--- Source material ---
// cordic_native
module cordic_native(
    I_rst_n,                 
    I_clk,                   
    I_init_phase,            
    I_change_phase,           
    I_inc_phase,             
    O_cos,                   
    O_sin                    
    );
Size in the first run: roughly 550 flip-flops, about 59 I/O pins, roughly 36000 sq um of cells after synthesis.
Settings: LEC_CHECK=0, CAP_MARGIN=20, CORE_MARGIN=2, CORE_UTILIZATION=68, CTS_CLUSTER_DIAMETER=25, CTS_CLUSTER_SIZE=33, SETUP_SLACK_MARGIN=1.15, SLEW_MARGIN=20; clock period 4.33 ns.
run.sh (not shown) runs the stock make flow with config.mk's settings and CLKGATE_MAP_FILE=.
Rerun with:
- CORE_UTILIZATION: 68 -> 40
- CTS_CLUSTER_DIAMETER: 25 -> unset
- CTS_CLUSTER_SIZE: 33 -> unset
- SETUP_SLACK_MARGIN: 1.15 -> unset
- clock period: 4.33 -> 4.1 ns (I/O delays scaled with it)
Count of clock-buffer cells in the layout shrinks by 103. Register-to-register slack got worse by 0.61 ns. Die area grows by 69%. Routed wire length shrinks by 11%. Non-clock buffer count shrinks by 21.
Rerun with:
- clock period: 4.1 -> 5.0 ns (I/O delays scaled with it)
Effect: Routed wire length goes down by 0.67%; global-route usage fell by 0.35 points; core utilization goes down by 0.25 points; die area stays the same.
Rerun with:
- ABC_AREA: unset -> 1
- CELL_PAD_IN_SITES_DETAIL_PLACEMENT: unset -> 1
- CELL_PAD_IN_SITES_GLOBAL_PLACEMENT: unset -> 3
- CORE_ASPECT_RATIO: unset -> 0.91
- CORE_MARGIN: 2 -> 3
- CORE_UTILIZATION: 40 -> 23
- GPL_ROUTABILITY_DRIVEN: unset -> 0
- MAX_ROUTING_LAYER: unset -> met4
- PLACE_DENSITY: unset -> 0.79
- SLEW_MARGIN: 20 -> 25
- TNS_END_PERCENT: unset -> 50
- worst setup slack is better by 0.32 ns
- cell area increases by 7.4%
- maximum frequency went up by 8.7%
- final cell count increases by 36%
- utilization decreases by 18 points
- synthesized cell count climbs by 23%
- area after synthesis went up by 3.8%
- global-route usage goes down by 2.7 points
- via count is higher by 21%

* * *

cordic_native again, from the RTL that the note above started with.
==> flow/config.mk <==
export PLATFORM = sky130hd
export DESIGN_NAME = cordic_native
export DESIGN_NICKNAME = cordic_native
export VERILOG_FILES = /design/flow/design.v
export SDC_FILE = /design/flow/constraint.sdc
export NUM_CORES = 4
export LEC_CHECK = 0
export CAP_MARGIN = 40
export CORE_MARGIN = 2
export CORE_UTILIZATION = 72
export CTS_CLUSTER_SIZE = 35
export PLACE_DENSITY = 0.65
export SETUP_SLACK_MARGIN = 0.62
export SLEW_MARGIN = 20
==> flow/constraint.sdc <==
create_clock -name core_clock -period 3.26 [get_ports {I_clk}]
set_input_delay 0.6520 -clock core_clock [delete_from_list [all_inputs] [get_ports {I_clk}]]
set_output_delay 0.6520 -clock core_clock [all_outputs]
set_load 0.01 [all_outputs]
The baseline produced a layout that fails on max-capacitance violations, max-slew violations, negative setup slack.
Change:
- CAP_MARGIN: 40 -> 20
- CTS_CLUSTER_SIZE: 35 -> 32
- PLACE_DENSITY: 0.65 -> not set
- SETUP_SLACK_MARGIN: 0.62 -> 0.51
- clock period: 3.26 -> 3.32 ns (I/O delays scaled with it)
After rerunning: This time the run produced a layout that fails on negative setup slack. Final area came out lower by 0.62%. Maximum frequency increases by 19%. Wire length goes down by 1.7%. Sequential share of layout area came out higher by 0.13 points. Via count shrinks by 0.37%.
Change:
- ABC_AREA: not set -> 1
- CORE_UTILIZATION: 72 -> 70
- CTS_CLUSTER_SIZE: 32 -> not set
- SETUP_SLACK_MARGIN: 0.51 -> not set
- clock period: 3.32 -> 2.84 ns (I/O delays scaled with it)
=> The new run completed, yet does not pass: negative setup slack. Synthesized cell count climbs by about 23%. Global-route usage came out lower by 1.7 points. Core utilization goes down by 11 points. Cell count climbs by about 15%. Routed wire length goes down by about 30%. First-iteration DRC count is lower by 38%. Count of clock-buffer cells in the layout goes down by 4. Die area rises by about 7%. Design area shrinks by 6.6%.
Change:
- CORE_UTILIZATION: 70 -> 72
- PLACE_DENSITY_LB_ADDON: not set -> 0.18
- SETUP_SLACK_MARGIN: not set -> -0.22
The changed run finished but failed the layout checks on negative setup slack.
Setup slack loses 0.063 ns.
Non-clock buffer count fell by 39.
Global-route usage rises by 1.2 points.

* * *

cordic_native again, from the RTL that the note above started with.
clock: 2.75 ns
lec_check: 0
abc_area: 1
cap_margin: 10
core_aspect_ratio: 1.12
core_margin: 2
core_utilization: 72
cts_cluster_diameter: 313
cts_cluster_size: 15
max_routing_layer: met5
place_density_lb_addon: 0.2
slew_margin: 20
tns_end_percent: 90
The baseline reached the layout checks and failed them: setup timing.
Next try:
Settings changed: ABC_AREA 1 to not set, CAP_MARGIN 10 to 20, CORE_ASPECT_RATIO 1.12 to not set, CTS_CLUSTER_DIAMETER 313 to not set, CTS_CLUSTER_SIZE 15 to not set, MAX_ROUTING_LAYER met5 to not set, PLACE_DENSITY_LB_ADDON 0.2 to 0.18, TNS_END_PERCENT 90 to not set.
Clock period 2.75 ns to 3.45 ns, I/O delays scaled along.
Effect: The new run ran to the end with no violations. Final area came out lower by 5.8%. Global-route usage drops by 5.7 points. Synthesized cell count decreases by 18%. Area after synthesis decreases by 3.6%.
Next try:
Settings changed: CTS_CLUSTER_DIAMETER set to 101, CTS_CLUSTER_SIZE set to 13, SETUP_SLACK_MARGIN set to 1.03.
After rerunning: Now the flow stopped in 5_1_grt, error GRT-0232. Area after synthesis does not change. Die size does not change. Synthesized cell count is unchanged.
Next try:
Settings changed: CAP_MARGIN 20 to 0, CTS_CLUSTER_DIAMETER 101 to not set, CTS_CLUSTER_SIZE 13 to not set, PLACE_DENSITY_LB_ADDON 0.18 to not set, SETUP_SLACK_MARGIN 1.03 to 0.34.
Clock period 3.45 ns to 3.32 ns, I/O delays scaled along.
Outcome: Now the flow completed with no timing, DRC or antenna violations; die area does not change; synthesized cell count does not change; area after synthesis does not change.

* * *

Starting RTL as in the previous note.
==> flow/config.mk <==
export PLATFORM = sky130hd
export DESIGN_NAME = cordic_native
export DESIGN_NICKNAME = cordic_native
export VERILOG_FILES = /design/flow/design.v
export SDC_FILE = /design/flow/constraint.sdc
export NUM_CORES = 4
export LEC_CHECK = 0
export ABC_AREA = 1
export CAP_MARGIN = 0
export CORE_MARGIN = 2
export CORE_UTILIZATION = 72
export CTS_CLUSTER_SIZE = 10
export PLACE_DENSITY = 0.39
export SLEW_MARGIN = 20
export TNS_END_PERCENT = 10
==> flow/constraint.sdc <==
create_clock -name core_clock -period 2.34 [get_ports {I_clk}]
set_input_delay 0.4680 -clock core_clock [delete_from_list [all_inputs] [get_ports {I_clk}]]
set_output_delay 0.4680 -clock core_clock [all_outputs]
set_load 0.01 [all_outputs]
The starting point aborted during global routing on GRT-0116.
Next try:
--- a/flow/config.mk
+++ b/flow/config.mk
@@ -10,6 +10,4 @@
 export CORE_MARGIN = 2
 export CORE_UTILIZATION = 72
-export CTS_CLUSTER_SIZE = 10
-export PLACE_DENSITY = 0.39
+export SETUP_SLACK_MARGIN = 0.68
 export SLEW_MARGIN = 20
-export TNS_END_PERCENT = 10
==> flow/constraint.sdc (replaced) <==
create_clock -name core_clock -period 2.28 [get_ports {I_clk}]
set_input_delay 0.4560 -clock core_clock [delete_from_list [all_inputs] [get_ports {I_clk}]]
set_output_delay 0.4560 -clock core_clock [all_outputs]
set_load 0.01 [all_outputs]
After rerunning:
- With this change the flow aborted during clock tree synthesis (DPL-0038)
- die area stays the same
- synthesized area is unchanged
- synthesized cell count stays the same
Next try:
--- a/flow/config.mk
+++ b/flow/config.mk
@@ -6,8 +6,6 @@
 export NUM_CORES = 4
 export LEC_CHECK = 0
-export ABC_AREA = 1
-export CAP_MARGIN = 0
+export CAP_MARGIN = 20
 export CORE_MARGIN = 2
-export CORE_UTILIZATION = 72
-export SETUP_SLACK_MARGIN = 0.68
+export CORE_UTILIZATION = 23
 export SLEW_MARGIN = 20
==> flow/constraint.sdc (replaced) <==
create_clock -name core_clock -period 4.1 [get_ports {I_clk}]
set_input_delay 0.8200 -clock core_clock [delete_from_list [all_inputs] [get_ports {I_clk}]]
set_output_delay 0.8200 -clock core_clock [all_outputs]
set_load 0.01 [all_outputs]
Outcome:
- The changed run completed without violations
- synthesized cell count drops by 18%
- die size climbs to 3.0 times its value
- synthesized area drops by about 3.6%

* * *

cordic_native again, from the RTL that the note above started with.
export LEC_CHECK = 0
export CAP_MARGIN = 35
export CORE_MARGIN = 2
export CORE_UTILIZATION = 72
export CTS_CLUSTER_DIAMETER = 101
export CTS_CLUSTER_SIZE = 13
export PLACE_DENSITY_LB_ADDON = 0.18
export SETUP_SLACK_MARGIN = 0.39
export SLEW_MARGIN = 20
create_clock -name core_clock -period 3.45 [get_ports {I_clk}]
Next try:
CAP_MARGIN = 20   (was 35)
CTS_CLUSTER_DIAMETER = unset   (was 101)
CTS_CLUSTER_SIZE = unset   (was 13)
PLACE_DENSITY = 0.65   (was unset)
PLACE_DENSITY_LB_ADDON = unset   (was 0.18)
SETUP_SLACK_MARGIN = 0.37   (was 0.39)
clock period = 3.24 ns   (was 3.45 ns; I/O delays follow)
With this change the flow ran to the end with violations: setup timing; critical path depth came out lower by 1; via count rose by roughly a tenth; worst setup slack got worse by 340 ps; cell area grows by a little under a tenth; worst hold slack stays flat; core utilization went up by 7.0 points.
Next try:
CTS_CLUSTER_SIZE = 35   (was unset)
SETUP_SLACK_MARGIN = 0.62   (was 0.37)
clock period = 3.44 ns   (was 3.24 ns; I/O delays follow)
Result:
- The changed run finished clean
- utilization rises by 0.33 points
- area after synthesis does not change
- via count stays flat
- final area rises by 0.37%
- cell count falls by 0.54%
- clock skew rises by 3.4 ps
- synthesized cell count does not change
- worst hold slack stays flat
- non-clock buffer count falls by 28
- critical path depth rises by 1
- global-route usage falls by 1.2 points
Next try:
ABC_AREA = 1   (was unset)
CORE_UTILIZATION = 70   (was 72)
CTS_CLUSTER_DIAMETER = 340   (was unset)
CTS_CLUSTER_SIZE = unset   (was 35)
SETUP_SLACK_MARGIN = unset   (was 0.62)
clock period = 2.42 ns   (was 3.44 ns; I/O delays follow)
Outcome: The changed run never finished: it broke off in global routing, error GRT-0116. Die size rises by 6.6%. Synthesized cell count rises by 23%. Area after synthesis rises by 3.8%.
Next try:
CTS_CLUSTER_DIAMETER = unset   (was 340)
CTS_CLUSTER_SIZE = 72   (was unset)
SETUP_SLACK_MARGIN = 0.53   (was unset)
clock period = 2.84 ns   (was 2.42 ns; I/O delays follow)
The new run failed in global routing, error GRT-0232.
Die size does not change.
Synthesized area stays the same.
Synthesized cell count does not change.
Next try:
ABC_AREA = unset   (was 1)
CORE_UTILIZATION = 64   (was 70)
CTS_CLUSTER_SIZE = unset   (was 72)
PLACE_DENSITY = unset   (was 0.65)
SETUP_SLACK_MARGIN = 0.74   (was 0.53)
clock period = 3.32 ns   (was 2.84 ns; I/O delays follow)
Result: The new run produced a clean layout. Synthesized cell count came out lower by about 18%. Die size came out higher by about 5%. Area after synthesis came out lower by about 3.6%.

--- Brief ---
Wherever the string "higher" is found in the listing above, copy the line that contains it.

--- Response to the task ---
- via count is higher by 21%
After rerunning: This time the run produced a layout that fails on negative setup slack. Final area came out lower by 0.62%. Maximum frequency increases by 19%. Wire length goes down by 1.7%. Sequential share of layout area came out higher by 0.13 points. Via count shrinks by 0.37%.
Result: The new run produced a clean layout. Synthesized cell count came out lower by about 18%. Die size came out higher by about 5%. Area after synthesis came out lower by about 3.6%.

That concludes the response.